How do extracellular stimuli lead to the activation of CREB? The prevailing view is that in unstimulated cells, CREB is found in the nucleus bound to CREs within the promoters of CREB-regulated genes (Fig. (Fig.2;2; ref. 60). After cellular stimulation, signaling pathways are activated that transmit the signal to the nucleus and cause the phosphorylation of CREB at Ser-133. CREB is phosphorylated on this residue in response to cAMP elevation, membrane depolarization/calcium influx, and growth-factor reception, and phosphorylation of this site is critical for the function of CREB as a transcriptional activator in response to these stimuli (6365). After phosphorylation at Ser-133, CREB recruits the CREB binding protein (CBP), which acts as a transcriptional coactivator (66, 67). CBP promotes transcription through its recruitment of components of the RNA polymerase II transcription machinery and through its function as a histone acetyl transferase. CBP-catalyzed acetylation of lysine residues within histones helps to remodel chromatin structure into a form that is accessible to active transcription. Recent experiments have tested the importance of the CREB–CBP association for transcriptional activation (68). We used an Escherichia coli two-hybrid binding system to screen for mutations of the CREB binding domain of CBP (called the KIX domain) that interact more or less strongly than wild-type CBP with CREB phosphorylated at Ser-133 in the presence of cotransfected protein kinase A (69). When these mutations were introduced into full-length CBP, and the mutant CBPs were transfected into mammalian cells, a CBP that bound with higher affinity to CREB-enhanced CREB reporter gene transcription. By contrast, expression of a mutant CBP that bound CREB with lower affinity than wild type was less effective at promoting CREB-dependent transcription. These data indicate that the strength of the CREB–CBP interaction determines the level of CREB-dependent transcription.

Figure 2
The prevailing view for the mechanism of calcium-dependent CREB activation. CREB sits prebound as a dimer to the CRE in unstimulated cells. In response to neuronal stimulation and the activation of CREB kinases, CREB is phosphorylated at Ser-133 within ...

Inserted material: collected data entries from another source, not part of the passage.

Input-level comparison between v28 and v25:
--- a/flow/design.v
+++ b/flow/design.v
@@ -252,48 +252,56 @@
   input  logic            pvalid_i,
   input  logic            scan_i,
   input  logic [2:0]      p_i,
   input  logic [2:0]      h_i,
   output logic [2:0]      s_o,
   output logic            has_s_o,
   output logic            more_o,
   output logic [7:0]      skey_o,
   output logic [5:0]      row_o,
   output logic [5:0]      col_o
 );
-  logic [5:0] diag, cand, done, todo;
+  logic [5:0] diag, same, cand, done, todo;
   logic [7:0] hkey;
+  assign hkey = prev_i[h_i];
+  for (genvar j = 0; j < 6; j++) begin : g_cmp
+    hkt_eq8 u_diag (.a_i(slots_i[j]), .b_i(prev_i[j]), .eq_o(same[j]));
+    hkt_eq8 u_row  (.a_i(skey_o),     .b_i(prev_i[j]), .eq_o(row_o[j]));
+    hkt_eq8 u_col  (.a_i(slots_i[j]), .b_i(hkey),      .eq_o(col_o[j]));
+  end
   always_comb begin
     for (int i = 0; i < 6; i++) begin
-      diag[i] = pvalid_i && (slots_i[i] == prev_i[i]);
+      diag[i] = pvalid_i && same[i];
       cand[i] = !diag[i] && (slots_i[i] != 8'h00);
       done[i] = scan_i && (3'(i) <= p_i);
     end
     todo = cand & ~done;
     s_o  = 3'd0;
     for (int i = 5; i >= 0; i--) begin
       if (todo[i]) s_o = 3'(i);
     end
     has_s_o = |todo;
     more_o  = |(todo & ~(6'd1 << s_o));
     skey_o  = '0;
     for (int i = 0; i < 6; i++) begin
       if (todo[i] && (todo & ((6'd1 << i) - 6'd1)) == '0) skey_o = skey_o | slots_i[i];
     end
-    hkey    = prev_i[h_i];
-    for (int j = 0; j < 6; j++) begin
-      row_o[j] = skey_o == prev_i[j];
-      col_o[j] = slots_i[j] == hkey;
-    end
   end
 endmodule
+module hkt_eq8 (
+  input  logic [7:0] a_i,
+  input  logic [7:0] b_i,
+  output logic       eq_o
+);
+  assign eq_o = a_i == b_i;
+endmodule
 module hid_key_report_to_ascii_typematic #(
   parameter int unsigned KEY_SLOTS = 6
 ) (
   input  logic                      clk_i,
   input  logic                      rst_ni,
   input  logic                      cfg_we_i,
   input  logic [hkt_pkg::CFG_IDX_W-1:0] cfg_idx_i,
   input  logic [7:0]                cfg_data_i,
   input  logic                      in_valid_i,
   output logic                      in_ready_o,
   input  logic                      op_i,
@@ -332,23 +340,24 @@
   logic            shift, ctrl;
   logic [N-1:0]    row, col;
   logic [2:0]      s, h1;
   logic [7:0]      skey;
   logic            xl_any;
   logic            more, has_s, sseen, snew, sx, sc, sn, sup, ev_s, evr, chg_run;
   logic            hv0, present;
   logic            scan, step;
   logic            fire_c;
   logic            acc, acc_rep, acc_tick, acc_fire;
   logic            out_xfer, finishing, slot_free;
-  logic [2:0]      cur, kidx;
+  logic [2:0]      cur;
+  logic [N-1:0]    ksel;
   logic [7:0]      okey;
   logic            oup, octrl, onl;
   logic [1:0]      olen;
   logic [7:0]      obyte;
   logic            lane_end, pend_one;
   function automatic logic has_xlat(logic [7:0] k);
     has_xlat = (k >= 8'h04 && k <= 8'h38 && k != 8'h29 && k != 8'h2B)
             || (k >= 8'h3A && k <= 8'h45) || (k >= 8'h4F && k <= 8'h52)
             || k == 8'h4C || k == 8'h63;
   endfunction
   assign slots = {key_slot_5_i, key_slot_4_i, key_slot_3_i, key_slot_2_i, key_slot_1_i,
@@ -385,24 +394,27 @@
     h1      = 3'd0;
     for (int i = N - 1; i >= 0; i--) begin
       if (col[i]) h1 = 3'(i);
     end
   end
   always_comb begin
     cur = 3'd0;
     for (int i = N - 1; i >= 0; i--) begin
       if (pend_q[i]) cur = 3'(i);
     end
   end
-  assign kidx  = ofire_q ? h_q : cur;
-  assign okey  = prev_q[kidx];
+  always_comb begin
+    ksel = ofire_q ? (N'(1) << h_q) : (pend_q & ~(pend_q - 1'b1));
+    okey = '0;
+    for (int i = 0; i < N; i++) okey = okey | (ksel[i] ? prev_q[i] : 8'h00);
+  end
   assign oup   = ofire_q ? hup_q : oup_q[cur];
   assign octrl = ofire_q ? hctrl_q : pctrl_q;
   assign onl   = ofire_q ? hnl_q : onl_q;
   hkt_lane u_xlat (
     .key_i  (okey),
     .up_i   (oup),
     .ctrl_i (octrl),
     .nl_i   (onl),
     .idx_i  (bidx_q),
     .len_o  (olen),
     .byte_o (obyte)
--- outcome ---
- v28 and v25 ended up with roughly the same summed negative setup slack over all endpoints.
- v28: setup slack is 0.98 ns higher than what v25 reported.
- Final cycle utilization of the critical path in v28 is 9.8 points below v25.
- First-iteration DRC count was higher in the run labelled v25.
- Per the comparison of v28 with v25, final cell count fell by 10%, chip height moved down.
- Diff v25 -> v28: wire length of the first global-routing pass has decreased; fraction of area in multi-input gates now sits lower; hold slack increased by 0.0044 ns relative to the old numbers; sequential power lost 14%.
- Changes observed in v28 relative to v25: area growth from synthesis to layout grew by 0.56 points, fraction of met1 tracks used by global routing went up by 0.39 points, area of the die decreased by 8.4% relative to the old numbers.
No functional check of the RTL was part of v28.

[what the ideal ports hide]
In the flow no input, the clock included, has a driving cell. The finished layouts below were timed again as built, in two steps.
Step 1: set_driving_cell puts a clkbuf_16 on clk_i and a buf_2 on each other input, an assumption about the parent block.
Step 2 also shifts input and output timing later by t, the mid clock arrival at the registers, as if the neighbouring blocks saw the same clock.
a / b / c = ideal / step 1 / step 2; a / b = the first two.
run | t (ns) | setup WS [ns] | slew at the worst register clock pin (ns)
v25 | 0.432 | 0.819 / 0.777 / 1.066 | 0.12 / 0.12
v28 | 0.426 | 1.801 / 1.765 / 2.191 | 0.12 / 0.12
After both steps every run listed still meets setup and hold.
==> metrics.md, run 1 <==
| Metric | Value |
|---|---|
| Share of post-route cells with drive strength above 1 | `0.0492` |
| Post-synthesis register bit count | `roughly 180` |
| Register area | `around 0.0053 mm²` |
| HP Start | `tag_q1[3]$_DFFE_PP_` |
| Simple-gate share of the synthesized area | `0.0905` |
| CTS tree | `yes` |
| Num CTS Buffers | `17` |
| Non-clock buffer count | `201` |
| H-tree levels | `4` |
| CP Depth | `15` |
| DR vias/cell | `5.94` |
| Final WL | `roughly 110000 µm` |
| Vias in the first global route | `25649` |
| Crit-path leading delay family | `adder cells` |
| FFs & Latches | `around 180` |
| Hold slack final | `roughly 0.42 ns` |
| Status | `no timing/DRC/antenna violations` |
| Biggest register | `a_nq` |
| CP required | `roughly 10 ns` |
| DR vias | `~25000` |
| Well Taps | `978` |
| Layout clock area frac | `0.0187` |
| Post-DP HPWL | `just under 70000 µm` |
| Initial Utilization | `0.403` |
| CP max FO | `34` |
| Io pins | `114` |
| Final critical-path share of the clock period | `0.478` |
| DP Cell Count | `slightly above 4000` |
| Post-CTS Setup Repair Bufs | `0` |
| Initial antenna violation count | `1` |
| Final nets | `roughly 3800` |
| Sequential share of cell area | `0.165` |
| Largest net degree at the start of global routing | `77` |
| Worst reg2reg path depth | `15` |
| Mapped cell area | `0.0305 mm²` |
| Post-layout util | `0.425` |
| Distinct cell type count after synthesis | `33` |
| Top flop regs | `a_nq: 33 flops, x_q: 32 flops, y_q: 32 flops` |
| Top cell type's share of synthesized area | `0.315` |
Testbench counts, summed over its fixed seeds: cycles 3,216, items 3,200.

CREB is phosphorylated at Ser-133 in response to a wide variety of stimuli, and a number of signaling pathways have been proposed to culminate in the nuclear phosphorylation of CREB at this residue. Among these pathways are the calcium/calmodulin-activated kinases and the Ras/MAPK pathway. Activation of plasma membrane voltage- and ligand-gated calcium channels leads to the elevation of cytoplasmic and nuclear calcium levels and the activation of the CaMKs. Although CaMKs I, II, and IV can each phosphorylate Ser-133 in vitro, CaMK-IV seems to be the most relevant CaMK in cells. CaMK-IV is localized to the nucleus, and the kinetics of its activation correlate in time with CREB phosphorylation and dephosphorylation on Ser-133 (44). Disruption of CaMK-IV activity by treatment of cells with CaMK-IV antisense oligonucleotides or by genetic homologous recombination reduces activity-dependent CREB Ser-133 phosphorylation, providing strong evidence that this kinase contributes a substantial fraction of the endogenous membrane depolarization-activated CREB kinase activity (44, 70). Calcium influx also triggers activation of the Ras/MAPK pathway, which culminates in the activation of the nuclear Rsk kinases, including Rsk2, a kinase first shown to phosphorylate CREB at Ser-133 in response to growth factor signaling (65, 71). Rsks are also activated by membrane depolarization (72), suggesting that they could mediate both growth factor- and calcium-dependent CREB phosphorylation. In response to many stimuli, the activation of the Ras/MAPK/Rsk and CaMK pathways occur in concert, suggesting that these pathways may play cooperative roles in CREB activation. Careful examination of the kinetics of CREB-dependent phosphorylation has revealed that CaMKs seem to dominate the rapid phase of CREB phosphorylation after membrane depolarization, whereas Ras/MAPK pathway activation is slower and becomes the predominant CREB kinase at later times after stimulation (56, 73). The timing and magnitude of activation of each of the kinase pathways could transmit information about the nature or extent of the stimulus that may subsequently be translated into the type or amount of transcription driven by CREB under different conditions.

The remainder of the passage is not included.